▶ _Required work_
Extract all lines from the data beneath that include the word "waiting".

[Stored data entries]
****************************************
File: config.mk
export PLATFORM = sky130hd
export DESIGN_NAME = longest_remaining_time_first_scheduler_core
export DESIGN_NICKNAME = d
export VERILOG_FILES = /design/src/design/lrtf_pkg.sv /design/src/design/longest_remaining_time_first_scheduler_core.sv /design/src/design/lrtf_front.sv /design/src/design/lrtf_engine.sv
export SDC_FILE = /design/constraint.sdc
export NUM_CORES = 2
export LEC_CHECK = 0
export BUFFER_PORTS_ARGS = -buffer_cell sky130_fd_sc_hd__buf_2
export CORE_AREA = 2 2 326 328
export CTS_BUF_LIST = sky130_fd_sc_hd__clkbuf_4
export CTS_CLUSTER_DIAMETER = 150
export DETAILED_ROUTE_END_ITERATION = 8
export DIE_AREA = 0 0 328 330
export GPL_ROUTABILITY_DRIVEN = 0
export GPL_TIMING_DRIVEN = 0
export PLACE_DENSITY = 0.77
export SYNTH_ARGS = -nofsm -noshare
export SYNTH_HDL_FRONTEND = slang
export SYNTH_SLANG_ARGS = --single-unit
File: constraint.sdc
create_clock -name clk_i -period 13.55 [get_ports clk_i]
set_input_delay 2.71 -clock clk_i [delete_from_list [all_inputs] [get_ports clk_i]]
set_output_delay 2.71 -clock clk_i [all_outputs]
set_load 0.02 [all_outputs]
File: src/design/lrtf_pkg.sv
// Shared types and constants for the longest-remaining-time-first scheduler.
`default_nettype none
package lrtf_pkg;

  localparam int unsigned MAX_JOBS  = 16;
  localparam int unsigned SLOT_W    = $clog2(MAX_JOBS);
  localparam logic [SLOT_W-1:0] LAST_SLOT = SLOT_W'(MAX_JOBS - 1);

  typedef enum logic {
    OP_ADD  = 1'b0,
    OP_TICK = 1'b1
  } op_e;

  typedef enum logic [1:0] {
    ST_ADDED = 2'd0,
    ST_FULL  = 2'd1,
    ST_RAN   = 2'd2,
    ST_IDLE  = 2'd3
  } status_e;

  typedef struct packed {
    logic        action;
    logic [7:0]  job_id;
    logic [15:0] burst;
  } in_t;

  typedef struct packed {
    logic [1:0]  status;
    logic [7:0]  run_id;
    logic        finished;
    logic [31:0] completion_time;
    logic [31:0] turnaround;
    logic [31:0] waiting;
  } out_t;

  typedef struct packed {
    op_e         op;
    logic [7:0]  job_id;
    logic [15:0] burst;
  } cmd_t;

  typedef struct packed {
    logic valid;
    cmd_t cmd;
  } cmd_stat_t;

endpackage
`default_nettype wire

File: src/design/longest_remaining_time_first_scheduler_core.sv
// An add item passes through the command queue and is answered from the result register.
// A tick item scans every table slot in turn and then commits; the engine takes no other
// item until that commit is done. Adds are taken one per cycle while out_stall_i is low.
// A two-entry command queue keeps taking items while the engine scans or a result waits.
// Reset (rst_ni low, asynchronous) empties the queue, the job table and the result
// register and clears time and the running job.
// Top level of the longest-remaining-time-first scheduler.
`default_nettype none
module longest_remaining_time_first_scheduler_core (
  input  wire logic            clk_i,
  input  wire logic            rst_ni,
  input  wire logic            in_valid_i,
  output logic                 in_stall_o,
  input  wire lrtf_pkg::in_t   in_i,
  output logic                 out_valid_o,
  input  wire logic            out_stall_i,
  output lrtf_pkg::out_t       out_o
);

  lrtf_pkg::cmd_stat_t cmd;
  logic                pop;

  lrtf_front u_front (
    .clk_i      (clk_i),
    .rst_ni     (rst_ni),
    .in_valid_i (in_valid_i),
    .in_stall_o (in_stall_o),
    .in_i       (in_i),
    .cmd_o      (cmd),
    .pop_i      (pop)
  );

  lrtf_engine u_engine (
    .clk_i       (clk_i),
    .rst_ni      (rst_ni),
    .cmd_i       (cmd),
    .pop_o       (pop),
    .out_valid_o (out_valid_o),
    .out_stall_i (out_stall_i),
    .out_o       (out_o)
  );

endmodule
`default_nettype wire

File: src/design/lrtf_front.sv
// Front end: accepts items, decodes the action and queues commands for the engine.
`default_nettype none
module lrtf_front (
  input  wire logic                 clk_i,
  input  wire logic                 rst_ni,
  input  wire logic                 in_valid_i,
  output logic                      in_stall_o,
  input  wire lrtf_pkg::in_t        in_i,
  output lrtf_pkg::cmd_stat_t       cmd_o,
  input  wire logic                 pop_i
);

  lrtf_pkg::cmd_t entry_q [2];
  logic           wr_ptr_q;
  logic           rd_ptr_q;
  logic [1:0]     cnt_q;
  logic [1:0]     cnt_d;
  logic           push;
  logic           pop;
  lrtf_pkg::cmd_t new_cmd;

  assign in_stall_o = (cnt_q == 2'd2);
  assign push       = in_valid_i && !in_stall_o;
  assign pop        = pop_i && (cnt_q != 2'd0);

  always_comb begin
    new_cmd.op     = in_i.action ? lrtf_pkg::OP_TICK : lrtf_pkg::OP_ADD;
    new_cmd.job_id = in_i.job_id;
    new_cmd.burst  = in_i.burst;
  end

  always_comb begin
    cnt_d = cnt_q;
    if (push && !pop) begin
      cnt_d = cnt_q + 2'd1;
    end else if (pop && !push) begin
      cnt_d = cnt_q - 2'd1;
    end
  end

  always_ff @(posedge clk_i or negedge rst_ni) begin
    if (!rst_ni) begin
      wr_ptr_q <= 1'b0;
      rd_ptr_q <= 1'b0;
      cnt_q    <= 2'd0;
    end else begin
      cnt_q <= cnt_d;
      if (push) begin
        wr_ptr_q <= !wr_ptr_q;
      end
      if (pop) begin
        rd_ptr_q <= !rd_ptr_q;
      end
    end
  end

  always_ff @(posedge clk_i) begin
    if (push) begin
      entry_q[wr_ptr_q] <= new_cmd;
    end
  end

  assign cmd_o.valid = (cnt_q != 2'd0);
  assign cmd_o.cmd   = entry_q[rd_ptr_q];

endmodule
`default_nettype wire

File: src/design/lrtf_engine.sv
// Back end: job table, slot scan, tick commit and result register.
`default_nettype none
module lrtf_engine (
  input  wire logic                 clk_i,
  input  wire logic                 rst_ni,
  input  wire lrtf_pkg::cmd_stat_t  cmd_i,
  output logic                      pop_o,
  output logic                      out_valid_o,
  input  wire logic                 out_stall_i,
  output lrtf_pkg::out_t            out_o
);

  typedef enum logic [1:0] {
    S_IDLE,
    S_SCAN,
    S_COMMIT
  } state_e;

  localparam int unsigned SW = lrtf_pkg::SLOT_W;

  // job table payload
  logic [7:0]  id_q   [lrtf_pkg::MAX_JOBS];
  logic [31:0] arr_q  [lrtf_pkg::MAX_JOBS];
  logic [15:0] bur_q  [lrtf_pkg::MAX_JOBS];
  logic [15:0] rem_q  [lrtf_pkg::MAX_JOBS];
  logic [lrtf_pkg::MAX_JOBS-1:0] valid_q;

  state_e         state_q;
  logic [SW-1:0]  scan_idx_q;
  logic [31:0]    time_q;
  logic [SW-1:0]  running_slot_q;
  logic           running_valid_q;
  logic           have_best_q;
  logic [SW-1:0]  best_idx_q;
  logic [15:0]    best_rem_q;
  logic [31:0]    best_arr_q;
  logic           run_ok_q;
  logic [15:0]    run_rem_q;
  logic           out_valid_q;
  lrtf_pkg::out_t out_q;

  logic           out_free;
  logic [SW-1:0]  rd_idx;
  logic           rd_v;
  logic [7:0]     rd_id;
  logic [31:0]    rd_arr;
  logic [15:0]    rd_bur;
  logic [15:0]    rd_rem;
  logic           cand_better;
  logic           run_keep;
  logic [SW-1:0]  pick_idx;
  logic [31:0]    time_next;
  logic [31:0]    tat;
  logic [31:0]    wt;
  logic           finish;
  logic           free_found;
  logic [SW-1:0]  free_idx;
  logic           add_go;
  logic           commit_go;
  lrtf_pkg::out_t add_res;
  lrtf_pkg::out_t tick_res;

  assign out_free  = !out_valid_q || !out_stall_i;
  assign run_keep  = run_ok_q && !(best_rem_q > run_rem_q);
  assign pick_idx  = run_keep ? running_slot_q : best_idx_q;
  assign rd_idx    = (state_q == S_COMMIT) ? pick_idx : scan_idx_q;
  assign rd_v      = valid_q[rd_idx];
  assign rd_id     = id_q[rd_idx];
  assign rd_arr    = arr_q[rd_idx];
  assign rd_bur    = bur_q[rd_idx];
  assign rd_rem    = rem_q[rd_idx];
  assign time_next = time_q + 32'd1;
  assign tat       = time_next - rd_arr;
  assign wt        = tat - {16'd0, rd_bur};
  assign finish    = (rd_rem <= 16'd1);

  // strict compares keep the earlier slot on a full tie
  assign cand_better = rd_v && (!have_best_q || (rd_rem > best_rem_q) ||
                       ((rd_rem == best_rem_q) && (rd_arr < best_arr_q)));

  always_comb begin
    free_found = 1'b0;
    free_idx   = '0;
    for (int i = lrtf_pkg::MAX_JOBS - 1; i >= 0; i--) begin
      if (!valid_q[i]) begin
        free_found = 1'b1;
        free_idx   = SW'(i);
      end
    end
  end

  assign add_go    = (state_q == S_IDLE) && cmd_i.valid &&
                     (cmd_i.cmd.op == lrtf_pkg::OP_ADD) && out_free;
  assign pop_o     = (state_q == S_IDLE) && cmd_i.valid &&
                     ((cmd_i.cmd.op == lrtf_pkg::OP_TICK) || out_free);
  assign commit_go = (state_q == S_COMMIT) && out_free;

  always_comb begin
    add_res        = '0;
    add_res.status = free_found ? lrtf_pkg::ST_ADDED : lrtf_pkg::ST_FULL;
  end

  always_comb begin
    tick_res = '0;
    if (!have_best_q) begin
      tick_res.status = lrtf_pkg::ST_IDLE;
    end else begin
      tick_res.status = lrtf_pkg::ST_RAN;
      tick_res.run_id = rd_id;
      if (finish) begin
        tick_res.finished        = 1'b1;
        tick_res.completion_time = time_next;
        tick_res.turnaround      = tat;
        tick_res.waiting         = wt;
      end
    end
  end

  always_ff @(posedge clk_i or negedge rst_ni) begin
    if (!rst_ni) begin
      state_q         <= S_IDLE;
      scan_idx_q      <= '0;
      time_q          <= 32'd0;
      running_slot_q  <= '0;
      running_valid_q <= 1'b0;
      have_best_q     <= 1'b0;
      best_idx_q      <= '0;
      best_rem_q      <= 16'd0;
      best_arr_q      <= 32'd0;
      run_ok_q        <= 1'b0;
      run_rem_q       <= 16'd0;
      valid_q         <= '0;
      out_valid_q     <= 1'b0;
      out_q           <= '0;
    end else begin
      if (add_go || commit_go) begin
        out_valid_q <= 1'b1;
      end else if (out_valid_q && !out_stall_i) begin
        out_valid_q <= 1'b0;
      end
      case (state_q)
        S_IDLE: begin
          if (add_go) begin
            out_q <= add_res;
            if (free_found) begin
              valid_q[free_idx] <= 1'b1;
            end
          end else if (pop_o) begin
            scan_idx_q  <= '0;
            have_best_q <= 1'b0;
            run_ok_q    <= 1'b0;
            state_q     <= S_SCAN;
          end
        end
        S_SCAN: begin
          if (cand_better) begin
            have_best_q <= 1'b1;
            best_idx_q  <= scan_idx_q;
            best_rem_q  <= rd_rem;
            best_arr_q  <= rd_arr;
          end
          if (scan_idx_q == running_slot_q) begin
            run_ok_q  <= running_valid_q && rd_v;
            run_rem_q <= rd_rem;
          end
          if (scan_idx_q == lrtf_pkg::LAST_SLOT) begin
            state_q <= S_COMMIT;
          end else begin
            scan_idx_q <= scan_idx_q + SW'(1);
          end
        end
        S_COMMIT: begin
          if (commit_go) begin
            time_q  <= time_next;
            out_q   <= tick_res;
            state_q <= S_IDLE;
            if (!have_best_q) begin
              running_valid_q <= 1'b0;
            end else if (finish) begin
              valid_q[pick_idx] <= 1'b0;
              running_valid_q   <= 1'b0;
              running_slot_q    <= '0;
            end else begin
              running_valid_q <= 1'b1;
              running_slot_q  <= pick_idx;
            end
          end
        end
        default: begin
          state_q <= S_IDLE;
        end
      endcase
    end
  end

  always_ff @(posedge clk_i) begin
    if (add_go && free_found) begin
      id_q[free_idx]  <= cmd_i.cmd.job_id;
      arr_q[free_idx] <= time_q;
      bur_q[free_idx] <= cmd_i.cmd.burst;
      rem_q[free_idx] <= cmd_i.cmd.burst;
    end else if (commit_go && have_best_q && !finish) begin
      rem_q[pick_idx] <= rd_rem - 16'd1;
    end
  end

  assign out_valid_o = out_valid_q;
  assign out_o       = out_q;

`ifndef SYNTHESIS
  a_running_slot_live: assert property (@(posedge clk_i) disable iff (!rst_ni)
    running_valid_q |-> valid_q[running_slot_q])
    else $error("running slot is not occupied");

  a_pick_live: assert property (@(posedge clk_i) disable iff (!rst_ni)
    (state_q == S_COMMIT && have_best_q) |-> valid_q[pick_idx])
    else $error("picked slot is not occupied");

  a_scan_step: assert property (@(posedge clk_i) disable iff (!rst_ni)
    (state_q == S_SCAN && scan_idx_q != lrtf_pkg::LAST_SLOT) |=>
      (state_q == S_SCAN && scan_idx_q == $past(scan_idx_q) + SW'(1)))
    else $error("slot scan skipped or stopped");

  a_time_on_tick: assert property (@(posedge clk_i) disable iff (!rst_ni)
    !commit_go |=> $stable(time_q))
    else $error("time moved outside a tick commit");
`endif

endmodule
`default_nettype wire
****************************************
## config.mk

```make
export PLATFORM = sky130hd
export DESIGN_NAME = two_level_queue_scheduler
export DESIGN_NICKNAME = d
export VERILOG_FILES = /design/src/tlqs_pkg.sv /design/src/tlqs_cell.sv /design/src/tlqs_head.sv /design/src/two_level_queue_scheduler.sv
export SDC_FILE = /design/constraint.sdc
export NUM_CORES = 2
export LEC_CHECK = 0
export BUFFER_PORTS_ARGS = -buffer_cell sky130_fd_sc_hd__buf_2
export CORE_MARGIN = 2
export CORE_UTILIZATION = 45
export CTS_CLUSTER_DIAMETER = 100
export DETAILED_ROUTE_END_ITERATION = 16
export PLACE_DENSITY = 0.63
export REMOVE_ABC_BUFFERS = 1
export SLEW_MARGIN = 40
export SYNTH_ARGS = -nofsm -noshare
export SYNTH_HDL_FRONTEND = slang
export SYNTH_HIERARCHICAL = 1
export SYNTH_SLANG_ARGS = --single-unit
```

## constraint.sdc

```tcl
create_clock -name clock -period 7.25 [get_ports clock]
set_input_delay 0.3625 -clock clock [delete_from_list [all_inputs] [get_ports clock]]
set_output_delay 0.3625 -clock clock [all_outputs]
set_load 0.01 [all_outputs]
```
****************************************
▶ _Finished task_
    logic [31:0] waiting;
        tick_res.waiting         = wt;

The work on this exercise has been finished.